Of course, there is a certain hypocrisy in all these bans, on the one hand a writer or artist can be condemned to death by some semi 'illiterate', with a beard and a turban masquerading as a 'scholar', because they have 'insulted' Islam, in a book the mullah has never read, or in a picture he has never seen, but televisions, and camera sales are not effectively banned (despite the ban on images) because the powerful of Iran, Pakistan and Saudi like them. The Saudi's drive across the borders to watch movies, or fly to Europe to drink etc, and then go back to their mosques as if they had committed no sin .... is that not hypocrisy?
If the Ottoman Sultan Suleiman I had taken Vienna in 1526, it’s likely that Muslim influence would have swept across Europe, with Austria, Southern Germany, Northern Italy, and Central Europe under direct control, with the rest under Islamic influence.

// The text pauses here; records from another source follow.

==> flow/design.v <==
module D_X_reg (
    input clk,
    input rst,
    input [15:0] displacement_in,
    input [15:0] reg1data_in,
    input [15:0] reg2data_in,
    input [15:0] intermediate_in,
    input [15:0] pc_in,
    input Jump_in,
    input Jump_sel_in,
    input [2:0] branch_sel_in,
    input ALU_Src_in,
    input [3:0] alu_op_in,
    input MemRead_in,
    input MemWrite_in,
    input MemToReg_in,
    input RegWrite_in,
    input flush_second_in,
    input [2:0] writereg_in,
    input halt_in,
    input [2:0] nextpc_sel_delayed_in,
    input [2:0] RegisterRs_in,
    input [2:0] RegisterRt_in,
    output [15:0] reg1data_out,
    output [15:0] reg2data_out,
    output [15:0] displacement_out,
    output [15:0] intermediate_out,
    output [15:0] pc_out,
    output Jump_out,
    output Jump_sel_out,
    output [2:0] branch_sel_out,
    output ALU_Src_out,
    output [3:0] alu_op_out,
    output MemRead_out,
    output MemWrite_out,
    output MemToReg_out,
    output RegWrite_out,
    output flush_second_out,
    output [2:0] writereg_out,
    output halt_out,
    output [2:0] nextpc_sel_delayed_out,
    output [2:0] RegisterRs_out,
    output [2:0] RegisterRt_out
);
    dff disp_reg[15:0] (.q(displacement_out), .d(displacement_in), .clk(clk), .rst(rst));
    dff reg1data_reg[15:0] (.q(reg1data_out), .d(reg1data_in), .clk(clk), .rst(rst));
    dff reg2data_reg[15:0] (.q(reg2data_out), .d(reg2data_in), .clk(clk), .rst(rst));
    dff interm_reg[15:0] (.q(intermediate_out), .d(intermediate_in), .clk(clk), .rst(rst));
    dff pc_reg[15:0] (.q(pc_out), .d(pc_in), .clk(clk), .rst(rst));
    dff Jump_reg (.q(Jump_out), .d(Jump_in), .clk(clk), .rst(rst));
    dff flush_reg (.q(flush_second_out), .d(flush_second_in), .clk(clk), .rst(rst));
    dff Jump_sel_reg (.q(Jump_sel_out), .d(Jump_sel_in), .clk(clk), .rst(rst));
    dff branch_sel_reg[2:0] (.q(branch_sel_out), .d(branch_sel_in), .clk(clk), .rst(rst));
    dff alu_op_reg[3:0] (.q(alu_op_out), .d(alu_op_in), .clk(clk), .rst(rst));
    dff alu_src_reg (.q(ALU_Src_out), .d(ALU_Src_in), .clk(clk), .rst(rst));
    dff MemRead_reg (.q(MemRead_out), .d(MemRead_in), .clk(clk), .rst(rst));
    dff MemWrite_reg (.q(MemWrite_out), .d(MemWrite_in), .clk(clk), .rst(rst));
    dff MemToReg_reg (.q(MemToReg_out), .d(MemToReg_in), .clk(clk), .rst(rst));
    dff RegWrite_reg (.q(RegWrite_out), .d(RegWrite_in), .clk(clk), .rst(rst));
    dff nextpc_sel_delay_reg[2:0] (.q(nextpc_sel_delayed_out), .d(nextpc_sel_delayed_in), .clk(clk), .rst(rst));
    dff writereg_reg[2:0] (.q(writereg_out), .d(writereg_in), .clk(clk), .rst(rst));
    dff halt_reg (.q(halt_out), .d(halt_in), .clk(clk), .rst(rst));
    dff RegisterRs_reg[2:0] (.q(RegisterRs_out), .d(RegisterRs_in), .clk(clk), .rst(rst));
    dff RegisterRt_reg[2:0] (.q(RegisterRt_out), .d(RegisterRt_in), .clk(clk), .rst(rst));
endmodule
module dff (q, d, clk, rst);
    output         q;
    input          d;
    input          clk;
    input          rst;
    reg            state;
    assign #(1) q = state;
    always @(posedge clk) begin
      state = rst? 0 : d;
    end
endmodule
==> flow/run.sh <==
#!/bin/bash
# OpenROAD 26Q1-2900-gdf79404cd8, Yosys 0.63+post, stock flow scripts
make -C /OpenROAD-flow-scripts/flow DESIGN_CONFIG=/design/flow/config.mk WORK_HOME=/design/flow/orfs finish
==> flow/config.mk <==
export PLATFORM = sky130hd
export DESIGN_NAME = D_X_reg
export DESIGN_NICKNAME = D_X_reg
export VERILOG_FILES = /design/flow/design.v
export SDC_FILE = /design/flow/constraint.sdc
export NUM_CORES = 4
export LEC_CHECK = 1
export CORE_AREA = 10 10 141 141
export DIE_AREA = 0 0 151 151
==> flow/constraint.sdc <==
current_design D_X_reg

set clk_period 1.0
set clk_io_pct 0.2

create_clock -name clk0 -period $clk_period [get_ports {clk}]

set non_clock_inputs [all_inputs -no_clocks]
set_input_delay [expr $clk_period * $clk_io_pct] -clock clk0 $non_clock_inputs
set_output_delay [expr $clk_period * $clk_io_pct] -clock clk0 [all_outputs]
==> reports/results.txt <==
status: finished clean
Yosys top cell area share: 58.6%
Max Transition Viols Final: 0
Post-CTS Resized: 362
clk sinks: 108
CP bufs+invs: 1
I/O pin count: 218
Antenna diodes: 0
initial antenna violation count: 0
slew margin rel.: 82.9%
CTS tree: built
Hold Crit Class: input pin to flop
post-CTS setup buffer count: 0
most frequent logic cell in the layout: clkdlybuf4s50_1
die area: 0.0228 sq mm
hold slack final: 0.315 ns
Routability Congestion: 0.754
HPWL Detailed: 7.71 mm
Ys Warns: 1
top cells, area: dfxtp_1 (59%), buf_4 (20%), nor2b_1 (17%)
die height: 151 um
Hold-fix buffers, CTS: 0
GRT Residual Overflow: 0
Max rail drop VDD: 0.753 mV
Syn Area/Cell: 11.3 sq um
CP Max Fanout: 1
Mapped Cells: 327
top logic cells by instance count in the layout: clkdlybuf4s50_1 (108), buf_2 (106), nor2b_1 (98)
die width: 151 um
final setup vio count: 0
Tmin final: 0.975 ns
Slowest cell on crit path: dfxtp_2
critical path depth in cells: 1
Place WS: -0.0195 ns
Unique cell types: 6
share of cells above drive strength 1: 34.9%
Worst EP arrival: 0.77 ns
WS Path Type: flop to output pin
leading area contributor after synthesis: dfxtp_1
worst slew pin tran: 0.257 ns
Final Cycle Share: 97.5%
DR iter-0 viols: 40
DRT Wirelength: 9.51 mm
CTS buffer count: 9
root buffer cell: clkbuf_16
# DRC: 0
Inst Count DP: 655
largest net degree at the start of global routing: 58
row cnt: 47
tool warnings: 27
Synth Seq Share: 58.6%
1st-pass router iterations: 3
ys flops: 108
vias per cell: 3.34
maxcap violations: 0
cell area after synthesis: 0.00369 sq mm
YS chip area: 0.00369 sq mm
P_leak: 0.00225 uW
Critical Path End Type: output pin
CP Cell Sequence: buf_2
PwrDens: 1700 mW/mm^2
Min-Delay Path Depth: 3
RSZ-0062 raised after global routing: true
CP top delay family: flip-flops
Core ar.: 0.0167 sq mm
Area Growth Syn to Fin: 38.7%
hold_sp: rst
Final ANT Viol Nets: 0
Final Hold Fails: 0
first-pass GRT wire length: 14.1 mm
slowest cell delay on critical path: 0.32 ns
Buffers on Ports: 217
vias in the first global route: 2410
vias after detailed routing: 2238
Pre-Place Util: 22.1%
crit path from: interm_reg[5].state
H-tree lvl count: 3
final non-filler cell total: 670
clock buffer depth: 2
cell count in the Yosys report: 327
wire per inst: 14.2 um
Clk pin slew, worst setup/hold paths: 0.06 ns
CP Launch Type: flop
worst setup margin: 0.0254 ns
GRT Total Usage: 7.95%
Fmax achieved: 1.03 GHz
CP Data Required Time: 0.80 ns
==> report_power, final <==
part | internal, uW | switching [uW] | total, uW
Sequential | 4540 | 50.2 | 4590
Clock | 1800 | 1460 | 3260
Combinational | 640 | 218 | 858
Total | 6980 | 1720 | 8710
==> flip-flops by register name, summed over array words and instances (netlist names), 3 cells and up <==
register and flops:
disp.state 16, pc.state 16, reg1data.state 16, reg2data.state 16, nextpc_sel_delay.state 3, writereg.state 3
interm.state 16, RegisterRs.state 3, RegisterRt.state 3, alu_op.state 4, branch_sel.state 3
==> worst paths after layout <==
check,to,slack (ns)
worst max-delay path,intermediate_out[5],0.03
worst min-delay path,pc_reg[12].state,0.32
==> cell families after synthesis <==
logic type / Yosys count / share of synthesized area (%)
AND/OR/NAND/NOR: 108 / 19.0
buffers and inverters: 111 / 22.4
flip-flops: 108 / 58.6
==> metal layers <==
layer  part of all wire (%)  GRT usage [%]  up-vias  wire (um)
li1                       -              -     1117          -
met5                      0              0        -          0
met1                     38           9.35      974       3650
met2                     45           12.5      133       4290
met4                    1.9           1.44        0        184
met3                     15           4.66       14       1380
==> final cells by class <==
| cell class | count | area [sq um] |
|---|---|---|
| Multi-Input combinational cell | 108 | 701 |
| Sequential cell | 108 | 2190 |
| Timing Repair Buffer | 219 | 1680 |
| Clock inverter | 2 | 10.0 |
| Tap cell | 220 | 275 |
| Fill cell | 1730 | 11600 |
| Clock buffer | 13 | 260 |
==> Yosys cell counts <==
| library cell | n |
|---|---|
| dfxtp_1 | 108 |
| buf_2 | 8 |
| nor2b_1 | 98 |
| buf_6 | 4 |
| buf_4 | 99 |
| nor2b_2 | 10 |
==> through the flow <==
stage	setup TNS, ns	instance area, sq um	util [%]	power [uW]
2_1_floorplan	0	3690	-	5120
3_3_place_gp	-0.139	5350	32.0	5770
3_5_place_dp	-0.0764	5350	32.0	5780
4_1_cts	-0.0259	5100	30.5	8920
5_1_grt	-0.0733	5120	30.6	9150
6_report	0	5120	30.6	8710
Power figures rest on the tool's default switching activity, not on a simulated workload.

It’s even possible that if Vienna had fallen to Suleiman, His Empire might have eventually reached all the way to the North Sea, the alliance with France notwithstanding.
Should that have happened, Christianity (already in the middle of Catholic and Protestant wars), would probably have fallen to Islam, and we may have had no Rembrandt, Beethoven, Mozart, Reubans, Holbein, Spenser, Shakespeare, Monteverdi, Caravaggio, Huygens, Van Dyck, Velázquez, Milton, Molière, and John Dryden to name but a few of the artists and musicians who would never have flowered in a regime, where no faces, or bodies could be painted, where music and dancing could be banned as Un Islamic and writers would be censored in thought.
I point to the treatment of writer Taslima Nasreen, firstly in Bangladesh and then in West Bengal by Muslim zealots. Her crime? She had "seriously hurt Muslim sentiments" by calling for more rights for women in her writings. When she called for Islamic religious edicts to be changed, she was referring to the Sharia laws (which are man made and biased against women), but that didn't stop an illiterate rent-a-mob being drummed out of the mosques by Mullahs who probably had never read the books, to destroy property, burn and loot in the name of 'protecting the honour' of their religion (contrast that to the peaceful monks of Burma, or the Christian peace marchers of the West), and then predictably, they pronounced a death sentence on the writer, and offered $2,000 to anyone who would kill her.
When a religion of a billion people can't tolerate any criticism, and tries to kill any one who has 'insulted it' (and let's be honest, it doesn't take much), then that isn't a religion that should be called a civilisation.
Finally I simply ask "How much poorer the world would be, if suppression of the arts had ever taken place across Europe, and how much more unpleasant it will be, if this ever takes place in the future?".